Burial.
My comp died today because of some virus a friend passed on. I spent the whole afternoon restarting and having illegal operations happen to almost everything I opened. I was extremely frustrated and was feeling regretful that I didn't update my virus definitions regularly. I reformatted my harddisk and I lost most of what was precious to me. The songs, emails and the conversations. Now I don't even have Microsoft Office and I can't even view the pictures I took just now. Have to get the driver. I feel so sian. What is the siannest part is that my D drive wasn't formatted at all and I could have put the important stuff in my C drive to the D drive to prevent everything from being wiped out. Oh well. It was meant to be.
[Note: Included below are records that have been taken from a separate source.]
--- src/rtl/mac_seq.sv ---
// Fully-connected layer sequencer: clears the MAC, streams N_IN products per neuron,
// saturates the accumulator to 8 bits and hands results out on valid/ready. Option: MAC_SEQ_RELU_EN.
module mac_seq #(
    parameter int N_IN       = 784,
    parameter int N_OUT      = 32,
    parameter int FRAC_SHIFT = 7
) (
    input  logic                   clk,
    input  logic                   rst,
    input  logic                   start,
    output logic                   busy,
    output logic                   done,
    output logic [((N_IN > 1) ? $clog2(N_IN) : 1)-1:0] in_addr,
    input  logic signed [7:0]      in_data,
    output logic [((N_IN*N_OUT > 1) ? $clog2(N_IN*N_OUT) : 1)-1:0] wt_addr,
    input  logic signed [7:0]      wt_data,
    output logic signed [7:0]      mac_a,
    output logic signed [7:0]      mac_b,
    output logic                   mac_clr_n,
    input  logic signed [15:0]     mac_acc,
    input  logic                   mac_of,
    input  logic                   mac_uf,
    output logic                   res_valid,
    input  logic                   res_ready,
    output logic signed [7:0]      res_data,
    output logic [((N_OUT > 1) ? $clog2(N_OUT) : 1)-1:0] res_idx
);
    // state   | meaning
    // IDLE    | waiting for start, MAC held cleared
    // CLR     | clear MAC and sticky flags, load address/timer
    // ACC     | issue N_IN addresses, products reach MAC one cycle later
    // SAT     | last product absorbed, register saturated result
    // OUT     | result offered downstream until accepted
    // DONE    | one-cycle done pulse
    localparam int WAW = (N_IN*N_OUT > 1) ? $clog2(N_IN*N_OUT) : 1;
    localparam int IAW = (N_IN > 1) ? $clog2(N_IN) : 1;
    localparam int NW  = (N_OUT > 1) ? $clog2(N_OUT) : 1;
    localparam int CW  = $clog2(N_IN + 1);

    localparam logic [2:0] S_IDLE = 3'd0;
    localparam logic [2:0] S_CLR  = 3'd1;
    localparam logic [2:0] S_ACC  = 3'd2;
    localparam logic [2:0] S_SAT  = 3'd3;
    localparam logic [2:0] S_OUT  = 3'd4;
    localparam logic [2:0] S_DONE = 3'd5;

    logic [2:0]         state;
    logic [CW-1:0]      cnt;
    logic [WAW-1:0]     wt_base;
    logic               prod_v;
    logic               st_of, st_uf;
    logic               eff_of, eff_uf;
    logic signed [15:0] shifted;
    logic signed [7:0]  sat_val;

    assign busy      = (state != S_IDLE);
    assign done      = (state == S_DONE);
    assign res_valid = (state == S_OUT);
    assign mac_clr_n = !((state == S_IDLE) || (state == S_CLR));
    assign mac_a     = prod_v ? in_data : 8'sd0;
    assign mac_b     = prod_v ? wt_data : 8'sd0;

    // a flag seen this cycle replaces whatever was captured earlier
    always_comb begin
        eff_of = st_of;
        eff_uf = st_uf;
        if (mac_of) begin
            eff_of = 1'b1;
            eff_uf = 1'b0;
        end else if (mac_uf) begin
            eff_of = 1'b0;
            eff_uf = 1'b1;
        end
        shifted = mac_acc >>> FRAC_SHIFT;
        if (eff_of)
            sat_val = 8'sh7F;
        else if (eff_uf)
            sat_val = 8'sh80;
        else if (shifted > 16'sd127)
            sat_val = 8'sh7F;
        else if (shifted < -16'sd128)
            sat_val = 8'sh80;
        else
            sat_val = shifted[7:0];
`ifdef MAC_SEQ_RELU_EN
        if (sat_val[7])
            sat_val = 8'sd0;
`endif
    end

    always_ff @(posedge clk) begin
        if (rst) begin
            state    <= S_IDLE;
            cnt      <= '0;
            wt_base  <= '0;
            prod_v   <= 1'b0;
            st_of    <= 1'b0;
            st_uf    <= 1'b0;
            in_addr  <= '0;
            wt_addr  <= '0;
            res_data <= '0;
            res_idx  <= '0;
        end else begin
            prod_v <= 1'b0;
            case (state)
                S_IDLE: if (start) state <= S_CLR;
                S_CLR: begin
                    cnt     <= CW'(N_IN);
                    in_addr <= '0;
                    wt_addr <= wt_base;
                    st_of   <= 1'b0;
                    st_uf   <= 1'b0;
                    state   <= S_ACC;
                end
                S_ACC: begin
                    prod_v <= (cnt != '0);
                    st_of  <= eff_of;
                    st_uf  <= eff_uf;
                    if (cnt > CW'(1)) begin
                        in_addr <= in_addr + IAW'(1);
                        wt_addr <= wt_addr + WAW'(1);
                    end
                    if (cnt == '0)
                        state <= S_SAT;
                    else
                        cnt <= cnt - CW'(1);
                end
                S_SAT: begin
                    st_of    <= eff_of;
                    st_uf    <= eff_uf;
                    res_data <= sat_val;
                    state    <= S_OUT;
                end
                S_OUT: begin
                    if (res_ready) begin
                        if (res_idx == NW'(N_OUT - 1)) begin
                            res_idx <= '0;
                            wt_base <= '0;
                            state   <= S_DONE;
                        end else begin
                            res_idx <= res_idx + NW'(1);
                            wt_base <= wt_base + WAW'(N_IN);
                            state   <= S_CLR;
                        end
                    end
                end
                S_DONE:  state <= S_IDLE;
                default: state <= S_IDLE;
            endcase
        end
    end
endmodule

--- config.mk ---
export PLATFORM = sky130hd
export DESIGN_NAME = mac_seq
export DESIGN_NICKNAME = d
export VERILOG_FILES = /design/src/rtl/mac_seq.sv
export SDC_FILE = /design/constraint.sdc
export NUM_CORES = 1
export LEC_CHECK = 0
export ABC_AREA = 1
export ABC_CLOCK_PERIOD_IN_PS = 1700
export CAP_MARGIN = 10
export CORE_UTILIZATION = 45
export CTS_CLUSTER_DIAMETER = 60
export DETAILED_ROUTE_END_ITERATION = 12
export PLACE_DENSITY_LB_ADDON = 0.2
export RECOVER_POWER = 50
export SYNTH_ARGS = -nofsm -noshare
export SYNTH_HDL_FRONTEND = slang
export SYNTH_SLANG_ARGS = --single-unit
--- constraint.sdc ---
create_clock -name clk -period 1.7 [get_ports clk]
set_clock_uncertainty 0.15 [all_clocks]
set_input_delay 0.34 -clock clk [delete_from_list [all_inputs] [get_ports clk]]
set_output_delay 0.34 -clock clk [all_outputs]
set_load 0.02 [all_outputs]
# Yosys cells after proc, flatten, opt, wreduce, memory -nomap -nowiden
# Index checks and enable logic that the tools add are counted.
dict set report word_totals {
  output_inout_bits 58
  input_bits 38
  reg_bits 69
}
dict set report classes {
  n_lt_le_gt_ge 3
  n_reduce_logical 14
  n_addsub 5
  n_bitwise 1
  mux 25
  eq_ne 11
}
# operator count
set ops {}
lappend ops {{8-bit two-way mux} 6}
lappend ops {{10-bit case mux with 2 select lines} 2}
lappend ops {{15-bit two-way mux} 2}
lappend ops {{15-bit case mux with 2 select lines} 1}
lappend ops {{10-bit two-way mux} 2}
lappend ops {{15-bit by 1-bit adder with 15-bit output, second input constant} 1}
lappend ops {{15-bit by 10-bit adder with 15-bit output, second input constant} 1}
lappend ops {{3-bit case mux with 5 select lines} 1}
lappend ops {{3-bit two-way mux} 4}
lappend ops {{10-bit by 1-bit adder with 10-bit output, second input constant} 1}
lappend ops {{10-bit by 1-bit > comparator with 1-bit output, second input constant} 1}
lappend ops {{10-bit zero test} 1}
lappend ops {{10-bit nonzero test} 1}
lappend ops {{10-bit by 1-bit subtractor with 10-bit output, second input constant} 1}
lappend ops {{9-bit by 8-bit > comparator with 1-bit output, second input constant} 1}
lappend ops {{9-bit by 8-bit < comparator with 1-bit output, second input constant} 1}
lappend ops {{2-bit inequality test, second input constant} 4}
lappend ops {{3-bit by 2-bit equality test with 1-bit output, second input constant} 2}
lappend ops {{3-bit equality test, second input constant} 2}
lappend ops {{2-bit AND reduction} 3}
lappend ops {{5-bit by 1-bit adder with 5-bit output, second input constant} 1}
lappend ops {{5-bit equality test, second input constant} 1}
lappend ops {{5-bit two-way mux} 1}
lappend ops {{1-bit two-way mux} 4}
lappend ops {{11 further kinds} 14}

# Longest topological paths before layout
dict set report logic_depth {
  depth_word 5
  mapped_depth 11
}

# Worst setup path before layout
# No wires, ideal clock.
dict set report synth_timing {
  path_type {reg2reg}
  from {register res_idx[0] in the netlist's numbering}
  to {register wt_base[6]}
  setup_ns 0.122
  stages_incl_launch_ff 10
  path_buffers 0
  period_less_slack_ns 1.711
  slack_ns -0.011
  arrival_ns 1.439
  path_cell_list {dfxtp_1 -> ha_1 -> nand2_1 -> nor2_1 -> ha_1 -> inv_1 -> o21ai_4 -> inv_4 -> o21ai_1 -> a21oi_1}
}
dict set report synth_between {
  elab_chain_cells 2
}
# element line
set synth_lines {}
lappend synth_lines {{start, declared} 26} ;# output logic [((N_OUT > 1) ? $clog2(N_OUT) : 1)-1:0] res_idx
lappend synth_lines {{start signal, assigned} 141} ;# res_idx <= res_idx + NW'(1);
lappend synth_lines {{5-bit equality test} 136} ;# if (res_idx == NW'(N_OUT - 1)) begin
lappend synth_lines {{15-bit two-way mux} 136}
lappend synth_lines {{end signal, assigned} 142} ;# wt_base <= wt_base + WAW'(N_IN);
lappend synth_lines {{end, declared} 49} ;# logic [WAW-1:0] wt_base;
# Every way passes these cells.
# A chain may end at the register's enable or synchronous reset.

# Worst setup path in the final report
dict set report layout_timing {
  from {register cnt[0]}
  to {register in_addr[6] in the netlist's numbering}
}
dict set report layout_between {
  elab_chain_cells 3
}
# element line
set layout_lines {}
lappend layout_lines {{start, declared} 48} ;# logic [CW-1:0] cnt;
lappend layout_lines {{start signal, assigned} 108} ;# cnt <= CW'(N_IN);
lappend layout_lines {{start signal, assigned} 126} ;# cnt <= cnt - CW'(1);
lappend layout_lines {{10-bit by 1-bit > comparator with 1-bit output} 119} ;# if (cnt > CW'(1)) begin
lappend layout_lines {{2-bit inequality test (no line)} n/a}
lappend layout_lines {{2-bit AND reduction (no line)} n/a}
lappend layout_lines {{end signal, assigned} 120} ;# in_addr <= in_addr + IAW'(1);
lappend layout_lines {{end, declared} 13} ;# output logic [((N_IN > 1) ? $clog2(N_IN) : 1)-1:0] in_addr,
# Every way passes these cells.

==> Flow_metrics.wiki <==
{| class="wikitable"
! Metric !! Value
|-
| Data arrival time of the critical path || 1.86 ns
|-
| Max stage delay on crit path || 0.39 ns
|-
| Total wirelength of the detailed-routed design || 10490 µm
|-
| Max-cap check violation count || 0
|-
| Proportion of synthesized flip-flops having asynchronous set or reset || 0
|-
| Vertical extent of the die || 92.97 µm
|-
| Width of the die || 92.97 µm
|-
| Clock network latency to the later pin of the worst-skew pair || 0.35 ns
|-
| Most used flip-flop cell after synthesis || sky130_fd_sc_hd__dfxtp_1
|-
| Number of DRC markers in iteration 0 || 182
|-
| Count of yosys warnings during synthesis || 0
|-
| Ant. Diodes || 0
|-
| Cell breakdown of the critical path || inv_4 -> ha_4 -> nor2_4 -> nor2_4 -> nand2_4 -> o21ai_4 -> buf_12 -> o21ai_0 -> nand2_1 -> nor2_1
|-
| Clock root cell || sky130_fd_sc_hd__clkbuf_8
|-
| Area Growth Syn to Fin || 46.37%
|-
| Top achievable clock speed || 0.5812 GHz
|-
| Worst setup path class || reg -> reg
|-
| Result of the run || finished with violations
|-
| Layout cell share with drive strength beyond 1 || 0.2200
|-
| Clock tree from TritonCTS || done
|-
| Leading post-synthesis cells by instance count || 136 x sky130_fd_sc_hd__nand2_1, 75 x sky130_fd_sc_hd__nor2_1, 65 x sky130_fd_sc_hd__dfxtp_1, 65 x sky130_fd_sc_hd__inv_1, 52 x sky130_fd_sc_hd__a21oi_1
|-
| Area of the core region || 0.007848 mm²
|-
| Sequential-to-total area share from yosys stat || 0.3495
|-
| Xor/xnor cell area share of the yosys netlist || 0.02117
|-
| Hpwl dp || 7184 µm
|-
| Clock tree sinks || 65
|-
| Unrepaired setup endpoints after global routing || true
|-
| Number of fill cells in the layout || 660
|-
| First-pass iteration count of the detailed router || 5
|-
| Count of pins over their slew limit || 0
|-
| Area taken by multi-input logic gates || 0.002163 mm²
|-
| Net count reported at finish || 750
|-
| Failing checks || setup timing
|-
| Cell occurring most often along the worst timing path || sky130_fd_sc_hd__nor2_4
|-
| DR vias || 4156
|-
| Category of the worst setup path capture point || register
|-
| Number of buffers between clock root and the deepest sink || 2
|-
| Post-synth EDFFs || 0
|-
| Hold WC Path Type || reg -> reg
|-
| Max transition margin || 0.7611
|-
| Post-layout util || 0.6945
|-
| Combined global-route utilization of all metal layers || 0.2395
|-
| Vias in the first global route || 3843
|-
| Pin count of the biggest net entering global routing || 30
|-
| Initial Util || 0.4745
|-
| Setup WS post-layout || -0.02058 ns
|-
| Number of design rule violations left after detail routing || 0
|-
| Clock slew seen by the registers of the worst setup and hold paths || 0.08 ns
|-
| Leakage || 0.002576 µW
|-
| Leading cell types by total area after synthesis || sky130_fd_sc_hd__dfxtp_1 35%, sky130_fd_sc_hd__nand2_1 14%, sky130_fd_sc_hd__nor2_1 7.6%
|-
| Final number of hold-violating endpoints || 0
|-
| Maximum VDD drop || 0.5589 mV
|-
| Post-Synthesis Net Count || 610
|-
| Syn Inst Count || 564
|-
| Share of cell area taken by muxes after synthesis || 0
|-
| Port buffer count || 88
|-
| Hold-fix buffer count after cts || 0
|-
| Setup-violating endpoint count in the final report || 5
|-
| CP Max Fanout || 11
|-
| Final Cycle Share || 1.012
|-
| Site Rows || 32
|-
| Critical path's slowest cell || sky130_fd_sc_hd__dfxtp_4
|-
| Congestion Overflow GR || 0
|-
| Per-cell routed wire length || 12.93 µm
|-
| Wire length of the first global-routing pass || 16730 µm
|-
| Most instantiated library cell after synthesis || sky130_fd_sc_hd__nand2_1
|-
| Compound-Gate Fraction of Synth Area || 0.1532
|-
| Sequential cell area in the final layout || 0.001315 mm²
|-
| Power density over the cells || 1068 mW/mm²
|-
| TritonCTS buffer count || 9
|-
| Most area-hungry cell type in the Yosys netlist || sky130_fd_sc_hd__dfxtp_1
|-
| Crit path required time || 1.84 ns
|-
| Flops & latches, synth || 65
|-
| Area share of the leading cell type in the synthesized netlist || 0.3495
|-
| Startpoint type of the worst setup path || register
|-
| Initial antenna violation count || 0
|-
| Remaining number of nets flagged by the antenna check after routing || 0
|-
| Vias/cell || 5.125
|-
| Summed instance area of the synthesized netlist || 0.003724 mm²
|-
| Average instance area after synthesis || 6.602 µm²
|-
| Largest family of logic cells by synthesized area || simple AND/OR/NAND/NOR gates
|-
| Full die area || 0.008642 mm²
|-
| Number of placed I/O pins || 96
|-
| Placer's final routability congestion estimate || 0.9100
|-
| Clock H-tree levels || 3
|-
| Final Critical Period || 1.721 ns
|-
| Post-synth cell types || 37
|-
| Basic-gate share of the synthesized area counting and, or, nand and nor cells || 0.3451
|-
| Final-layout worst hold slack || 0.3342 ns
|-
| Adder-cell share of the synthesized area || 0.02688
|-
| Measured slew at the worst slew-check pin || 0.3571 ns
|}
[report_power, final]
group          switching [µW]  total (µW)  internal [µW]
registers                 131        1790           1660
logic                    1360        2420           1060
clock network             643        1620            973
total                    2130        5820           3690
[what timing repair did]
action	in CTS	in global routing
setup buffers	0	3
resized for setup	109	56
pin swaps	4	13
setup endpoints to repair	62	43
cloned	0	3
endpoints found under the hold margin	0	0
[worst paths after layout]
check	from	end	slack, ns	cells after the start
setup / recovery	cnt[0]	in_addr[6]	-0.02	10
hold / removal	wt_addr[0]	wt_addr[0]	0.33	1
setup reg to reg	cnt[0]	in_addr[6]	-0.02	10
hold reg to reg	wt_addr[0]	wt_addr[0]	0.33	1
[metal layers]
metal	GRT usage	vias up	routed length, µm
li1	-	2088	-
met1	0.2803	1937	4524
met2	0.4240	125	5252
met3	0.05583	6	660
met4	0.08462	0	52
met5	0	-	0
[flip-flops by register name, summed over array words and instances (netlist names)]
| signal | count |
|---|---|
| prod_v | 1 |
| res_idx | 5 |
| st_of | 1 |
| state | 3 |
| res_data | 8 |
| wt_base | 11 |
| in_addr | 10 |
| st_uf | 1 |
| wt_addr | 15 |
| cnt | 10 |
[placed cells by master, fill, tap and decap left out, types with 13 or more instances in the layout]
cell                              instances
sky130_fd_sc_hd__nand2_1                134
sky130_fd_sc_hd__nor2_1                  65
sky130_fd_sc_hd__inv_1                   61
sky130_fd_sc_hd__dfxtp_1                 56
sky130_fd_sc_hd__a21oi_1                 51
sky130_fd_sc_hd__buf_4                   46
sky130_fd_sc_hd__dlygate4sd2_1           38
sky130_fd_sc_hd__nand3_1                 37
sky130_fd_sc_hd__clkdlybuf4s50_1         30
sky130_fd_sc_hd__o21ai_0                 29
sky130_fd_sc_hd__nand4_1                 13
[cell families after synthesis]
logic type	after synthesis
buffers and inverters	88
AO/OA/AOI/OAI	104
adder cells (fa/ha/maj)	8
XOR/XNOR	9
AND/OR/NAND/NOR	290
flip-flops	65
[layout make-up]
class / instances / area share
repair buffers: 146 / 0.2422
clock buffers: 9 / 0.02273
multi-input cells: 411 / 0.3969
inverters: 71 / 0.05165
flip-flops and latches: 65 / 0.2413
well taps: 102 / 0.02342
clock inverters: 7 / 0.02181
[critical path, delay by kind of cell, from the launching register on]
kind / cells / cell delay, ns
AOI/OAI and AO/OA: 2 / 0.32
adders and majority gates: 1 / 0.16
buffers and inverters: 2 / 0.20
DFF: 1 / 0.39
and+or+nand+nor: 5 / 0.44
[through the flow]
stage	setup slack [ns]	cells	total power (µW)	instance area [µm²]	TNS, ns
after floorplan	0.005190	564	3162	3725	0
after global placement	-0.2798	789	3873	5061	-5.246
after detailed placement	-0.2915	789	3922	5061	-5.589
after CTS	0.0001233	805	5481	5250	0
after global routing	-0.1313	811	6122	5450	-0.9625
final	-0.02058	811	5823	5450	-0.04403
Power figures use the tool's default switching activity.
This computer has been with me for about three years plus now. I knew it was about time to do a proper clean up but I didn't expect it to be today. I also didn't want to wait even though WW offered to help. "Three days.. just three days", he said. I decided not to. It was on the spur of the moment that I decided to reformat everything. With it came a sense of loss and relief. I also don't really know what to fully make out of it. There were so many deleted files, so many memories that I had never wanted to let go of even if it was only physically. I told WW that I'm quite hard-hearted. He laughed.
Hope everything will soon revert to normal. Will write about today's outing later. Still sad.
Updated: Don't go to this forwarded joke url. You will not laugh when your comp dies like mine.